Next nationwide emergency siren and notification test in Estonia set for autumn

The Rescue Board (Päästeamet) is planning to carry out a fresh nationwide emergency alert test this coming fall, after the test conducted in May revealed issues with the system.
"We definitely need to test the entire system again this year – all the elements we tested in May: Sirens, SMS messages, app notifications, and notifications transmitted via ERR," Rescue Board emergency alert head Argo Kerb told "Aktuaalne kaamera."
Estonia's first emergency alert test in May exposed a number of shortcomings – warning messages to the phone got delayed, and the 1247 national information line was unobtainable. Of the 121 sirens designated, only 70 activated without issues, and only now are the reasons behind this better understood – mostly that chips used in the sirens need replacing.

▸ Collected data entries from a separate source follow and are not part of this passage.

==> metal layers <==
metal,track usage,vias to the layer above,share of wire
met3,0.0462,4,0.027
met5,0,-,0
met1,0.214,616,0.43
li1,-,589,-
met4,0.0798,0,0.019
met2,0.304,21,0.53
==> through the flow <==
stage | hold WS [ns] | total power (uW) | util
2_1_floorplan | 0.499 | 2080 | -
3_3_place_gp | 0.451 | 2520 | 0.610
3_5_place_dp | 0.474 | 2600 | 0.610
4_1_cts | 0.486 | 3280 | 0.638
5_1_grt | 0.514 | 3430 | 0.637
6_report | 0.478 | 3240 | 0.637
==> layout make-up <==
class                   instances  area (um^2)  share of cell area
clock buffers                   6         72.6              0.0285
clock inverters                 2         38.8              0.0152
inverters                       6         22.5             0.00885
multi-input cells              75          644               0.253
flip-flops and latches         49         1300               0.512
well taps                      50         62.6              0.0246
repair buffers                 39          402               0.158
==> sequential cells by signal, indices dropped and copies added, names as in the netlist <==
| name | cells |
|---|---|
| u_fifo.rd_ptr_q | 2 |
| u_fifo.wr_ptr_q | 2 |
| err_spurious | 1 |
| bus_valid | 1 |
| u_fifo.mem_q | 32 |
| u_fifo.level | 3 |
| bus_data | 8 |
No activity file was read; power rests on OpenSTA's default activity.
$ cat config.mk
export PLATFORM = sky130hd
export DESIGN_NAME = arcade_ctrl_mux
export DESIGN_NICKNAME = d
export VERILOG_FILES = /design/src/rtl/arcade_ctrl_mux.sv
export SDC_FILE = /design/constraint.sdc
export NUM_CORES = 1
export LEC_CHECK = 0
export ABC_AREA = 1
export BUFFER_PORTS_ARGS = -buffer_cell sky130_fd_sc_hd__buf_4
export CAP_MARGIN = 20
export CORE_MARGIN = 5
export CORE_UTILIZATION = 42
export CTS_BUF_LIST = sky130_fd_sc_hd__clkbuf_4
export DETAILED_ROUTE_END_ITERATION = 10
export SLEW_MARGIN = 20
export SYNTH_ARGS = -nofsm -noshare
export SYNTH_HDL_FRONTEND = slang
export SYNTH_SLANG_ARGS = --single-unit
$ cat constraint.sdc
create_clock -name clk_sys -period 3.4 [get_ports clk_sys]
set_input_delay 0.17 -clock clk_sys [delete_from_list [all_inputs] [get_ports clk_sys]]
set_output_delay 0.17 -clock clk_sys [all_outputs]
set_load 0.02 [all_outputs]
[config.mk]
export PLATFORM = sky130hd
export DESIGN_NAME = midori_sbox_layer_seq
export DESIGN_NICKNAME = d
export VERILOG_FILES = /design/src/rtl/midori_sbox_layer_seq.sv
export SDC_FILE = /design/constraint.sdc
export NUM_CORES = 1
export LEC_CHECK = 0
export ABC_AREA = 1
export CORE_ASPECT_RATIO = 0.5
export CORE_UTILIZATION = 49
export DETAILED_ROUTE_END_ITERATION = 7
export MAX_ROUTING_LAYER = met4
export PLACE_DENSITY = 0.91
export SLEW_MARGIN = 20
export SYNTH_ARGS = -nofsm -noshare
export SYNTH_HDL_FRONTEND = slang
export SYNTH_SLANG_ARGS = --single-unit
[constraint.sdc]
create_clock -name clk -period 15.4 [get_ports clk]
set_input_delay 1.54 -clock clk [delete_from_list [all_inputs] [get_ports clk]]
set_output_delay 1.54 -clock clk [all_outputs]
set_load 0.05 [all_outputs]
## src/rtl/vending_pkg.sv

```systemverilog
// rtl/vending_pkg.sv - shared types and helpers for the vending controller
package vending_pkg;

   typedef enum logic {ST_LOAD, ST_IDLE} state_t;

   localparam int SEL_NONE = 0;

   // Saturating add of two values of width w (w <= 63), result clamped to 2^w-1.
   function automatic logic [63:0] sat_add(input logic [63:0] a, input logic [63:0] b,
                                           input int w);
      logic [63:0] lim;
      logic [63:0] s;
      lim = (64'd1 << w) - 64'd1;
      s   = a + b;
      return (s > lim) ? lim : s;
   endfunction

endpackage

```

## src/rtl/vending_multi_credit_acc.sv

```systemverilog
// rtl/vending_multi_credit_acc.sv - saturating credit accumulator (module vend_credit_acc)
// Holds stored credit; exposes saturated credit+mi and the part that did not fit.
module vend_credit_acc
   import vending_pkg::*;
#(
   parameter int MW = 8
) (
   input  logic          clk,
   input  logic          rst,
   input  logic          clr,
   input  logic          add,
   input  logic [MW-1:0] mi,
   output logic [MW-1:0] credit,
   output logic [MW-1:0] eff,
   output logic [MW-1:0] excess
);

   logic [MW:0] raw;

   assign raw    = {1'b0, credit} + {1'b0, mi};
   assign eff    = MW'(sat_add(64'(credit), 64'(mi), MW));
   assign excess = MW'(raw - {1'b0, eff});

   always_ff @(posedge clk or posedge rst) begin
      if (rst) begin
         credit <= '0;
      end else if (clr) begin
         credit <= '0;
      end else if (add) begin
         credit <= eff;
      end
   end

endmodule

```

## src/rtl/vending_multi.sv

```systemverilog
// rtl/vending_multi.sv - N-item vending controller: price load, credit, vend, refund
// Optional per-item stock counters under `define VEND_STOCK_EN.
module vending_multi
   import vending_pkg::*;
#(
   parameter int N_ITEMS = 4,
   parameter int MW      = 8,
   parameter int SELW    = $clog2(N_ITEMS + 1),
   parameter int STOCK_W = 4
) (
   input  logic               clk,
   input  logic               rst,
   input  logic               di_valid,
   input  logic [MW-1:0]      di,
   input  logic [STOCK_W-1:0] stock_di,
   input  logic [MW-1:0]      mi,
   input  logic [SELW-1:0]    sel,
   input  logic               cancel,
   output logic [MW-1:0]      mo,
   output logic [SELW-1:0]    po,
   output logic               vend_valid,
   output logic               err,
   output logic [MW-1:0]      credit,
   output logic               loading
);

   state_t            state;
   logic [SELW-1:0]   load_idx;
   logic [MW-1:0]     price [N_ITEMS];
   logic [MW-1:0]     eff;
   logic [MW-1:0]     excess;
   logic [MW-1:0]     cur_price;
   logic              sel_hit;
   logic              avail;
   logic              sel_any;
   logic              vend_ok;
   logic              acc_clr;
   logic              acc_add;

`ifdef VEND_STOCK_EN
   logic [STOCK_W-1:0] stock [N_ITEMS];
`else
   logic unused_stock;
   assign unused_stock = ^stock_di;
`endif

   // Decode the selection against the table without indexing past N_ITEMS.
   always_comb begin
      cur_price = '0;
      sel_hit   = 1'b0;
      avail     = 1'b1;
      for (int i = 0; i < N_ITEMS; i++) begin
         if (sel == SELW'(i + 1)) begin
            sel_hit   = 1'b1;
            cur_price = price[i];
`ifdef VEND_STOCK_EN
            avail     = (stock[i] != '0);
`endif
         end
      end
   end

   assign sel_any = (sel != SELW'(SEL_NONE));
   assign vend_ok = sel_hit && avail && (eff >= cur_price);
   assign acc_clr = (state == ST_IDLE) && (cancel || (sel_any && vend_ok));
   assign acc_add = (state == ST_IDLE) && !acc_clr;
   assign loading = (state == ST_LOAD);

   vend_credit_acc #(.MW(MW)) u_acc (
      .clk    (clk),
      .rst    (rst),
      .clr    (acc_clr),
      .add    (acc_add),
      .mi     (mi),
      .credit (credit),
      .eff    (eff),
      .excess (excess)
   );

   always_ff @(posedge clk or posedge rst) begin
      if (rst) begin
         state      <= ST_LOAD;
         load_idx   <= '0;
         mo         <= '0;
         po         <= '0;
         vend_valid <= 1'b0;
         err        <= 1'b0;
         for (int i = 0; i < N_ITEMS; i++) begin
            price[i] <= '0;
`ifdef VEND_STOCK_EN
            stock[i] <= '0;
`endif
         end
      end else begin
         mo         <= '0;
         po         <= '0;
         vend_valid <= 1'b0;
         err        <= 1'b0;
         case (state)
            ST_LOAD: begin
               if (di_valid) begin
                  for (int i = 0; i < N_ITEMS; i++) begin
                     if (load_idx == SELW'(i)) begin
                        price[i] <= di;
`ifdef VEND_STOCK_EN
                        stock[i] <= stock_di;
`endif
                     end
                  end
                  if (load_idx == SELW'(N_ITEMS - 1)) begin
                     load_idx <= '0;
                     state    <= ST_IDLE;
                  end else begin
                     load_idx <= load_idx + 1'b1;
                  end
               end
            end
            ST_IDLE: begin
               if (cancel) begin
                  mo <= eff;
               end else if (sel_any) begin
                  if (vend_ok) begin
                     po         <= sel;
                     mo         <= eff - cur_price;
                     vend_valid <= 1'b1;
`ifdef VEND_STOCK_EN
                     for (int i = 0; i < N_ITEMS; i++) begin
                        if (sel == SELW'(i + 1)) stock[i] <= stock[i] - 1'b1;
                     end
`endif
                  end else begin
                     err <= 1'b1;
                  end
               end else begin
                  // Coin-only cycle hands back whatever saturation refused.
                  mo <= excess;
               end
            end
            default: state <= ST_LOAD;
         endcase
      end
   end

endmodule
```
==> src/rtl/rr_arbiter.sv <==
// rr_arbiter: one-hot grant searching upward from pointer; pointer held at 0 gives fixed priority.
module rr_arbiter #(
   parameter int N_REQ = 2,
   localparam int PW = (N_REQ > 1) ? $clog2(N_REQ) : 1
) (
   input  logic [N_REQ-1:0] req,
   input  logic             enable,
   input  logic [PW-1:0]    pointer,
   output logic [N_REQ-1:0] grant
);
   always_comb begin
      grant = '0;
      for (int k = N_REQ - 1; k >= 0; k--)
         if (enable && req[(int'(pointer) + k) % N_REQ])
            grant = N_REQ'(1) << ((int'(pointer) + k) % N_REQ);
   end
endmodule

==> src/rtl/output_vc_arbiter.sv <==
// output_vc_arbiter: shares an even/odd VC buffer pair between N_REQ inputs and drains the link VC.
// FAIR_RR_EN selects round-robin arbitration; undefined gives fixed lowest-index priority.
module output_vc_arbiter
   import router_pkg::*;
#(
   parameter int DATA_WIDTH = router_pkg::DATA_WIDTH,
   parameter int N_REQ      = 2
) (
   input  logic                        clk,
   input  logic                        rst_n,
   input  logic                        polarity,
   input  logic [N_REQ-1:0]            req_even,
   input  logic [N_REQ-1:0]            req_odd,
   input  logic [N_REQ*DATA_WIDTH-1:0] data_even,
   input  logic [N_REQ*DATA_WIDTH-1:0] data_odd,
   output logic [N_REQ-1:0]            grant_even,
   output logic [N_REQ-1:0]            grant_odd,
   input  logic                        ri,
   output logic                        so,
   output logic [DATA_WIDTH-1:0]       dout,
   output logic                        full_even,
   output logic                        full_odd
);
   localparam int PW = (N_REQ > 1) ? $clog2(N_REQ) : 1;
   buf_state_e st_even, st_odd;
   logic [DATA_WIDTH-1:0] buf_even, buf_odd, win_even, win_odd;
   logic [PW-1:0] ptr_even, ptr_odd;
   assign full_even = (st_even == FULL);
   assign full_odd  = (st_odd == FULL);
   rr_arbiter #(.N_REQ(N_REQ)) u_arb_even (
      .req(req_even), .enable(rst_n && !full_even && !polarity),
      .pointer(ptr_even), .grant(grant_even)
   );
   rr_arbiter #(.N_REQ(N_REQ)) u_arb_odd (
      .req(req_odd), .enable(rst_n && !full_odd && polarity),
      .pointer(ptr_odd), .grant(grant_odd)
   );
   always_comb begin
      win_even = '0;
      win_odd  = '0;
      for (int i = 0; i < N_REQ; i++) begin
         if (grant_even[i]) win_even = data_even[i*DATA_WIDTH +: DATA_WIDTH];
         if (grant_odd[i]) win_odd = data_odd[i*DATA_WIDTH +: DATA_WIDTH];
      end
   end
   // Link VC is always the one opposite to the VC being filled.
   always_comb begin
      so   = rst_n && ri && (polarity ? full_even : full_odd);
      dout = so ? (polarity ? buf_even : buf_odd) : '0;
   end
   always_ff @(posedge clk) begin
      if (!rst_n) begin
         st_even  <= EMPTY;
         st_odd   <= EMPTY;
         buf_even <= '0;
         buf_odd  <= '0;
      end else begin
         if (|grant_even) begin
            buf_even <= win_even;
            st_even  <= FULL;
         end else if (so && polarity) st_even <= EMPTY;
         if (|grant_odd) begin
            buf_odd <= win_odd;
            st_odd  <= FULL;
         end else if (so && !polarity) st_odd <= EMPTY;
      end
   end
`ifdef FAIR_RR_EN
   function automatic logic [PW-1:0] next_ptr(input logic [N_REQ-1:0] g);
      next_ptr = '0;
      for (int i = 0; i < N_REQ - 1; i++)
         if (g[i]) next_ptr = PW'(i + 1);
   endfunction
   always_ff @(posedge clk) begin
      if (!rst_n) begin
         ptr_even <= '0;
         ptr_odd  <= '0;
      end else begin
         if (|grant_even) ptr_even <= next_ptr(grant_even);
         if (|grant_odd) ptr_odd <= next_ptr(grant_odd);
      end
   end
`else
   assign ptr_even = '0;
   assign ptr_odd  = '0;
`endif
endmodule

Siim Türnpuu, head of business services at the IT and Development Center of the Ministry of the Interior (SMIT), said of the sirens: "The majority of them – 47 out of 121 posts – had problems with control modules. The microchips in these control modules date back to the Covid pandemic. As we know, there were supply and quality issues with microchips then too. Now the manufacturers have started replacing them, and we will replace them at all [siren] posts."
All the deficiencies are planned to be resolved over the summer.
The test also showed that the national information phone system was not prepared for such high volume, and the emergency center also drew lessons from the drill.
Emergency center crisis manager Janek Murakas said: "We certainly did not expect that between 2 p.m. and 3 p.m., during the time of the test, the number of calls would increase sixteen-fold."
Simultaneously, the Ministry of the Interior is developing a new system which would enable messages to reach people quickly and on a mass scale. For this, cell broadcast tech is to be used, which allows emergency messages to be delivered in just a few seconds.
Ministry of the Interior advisor Kadi Luht-Kallas said: "Your mobile phone will start making a siren sound then the notification text will automatically appear on the screen. Of course, the concern – also the most talked about globally – is that the text tends to disappear from the screen immediately, once the screen is touched accidentally."
The Rescue Board estimates that emergency tests of this kind could be conducted two to four times a year, subject to amendments to the Emergency Act currently under discussion at the Riigikogu. That law change is expected to come into force next summer.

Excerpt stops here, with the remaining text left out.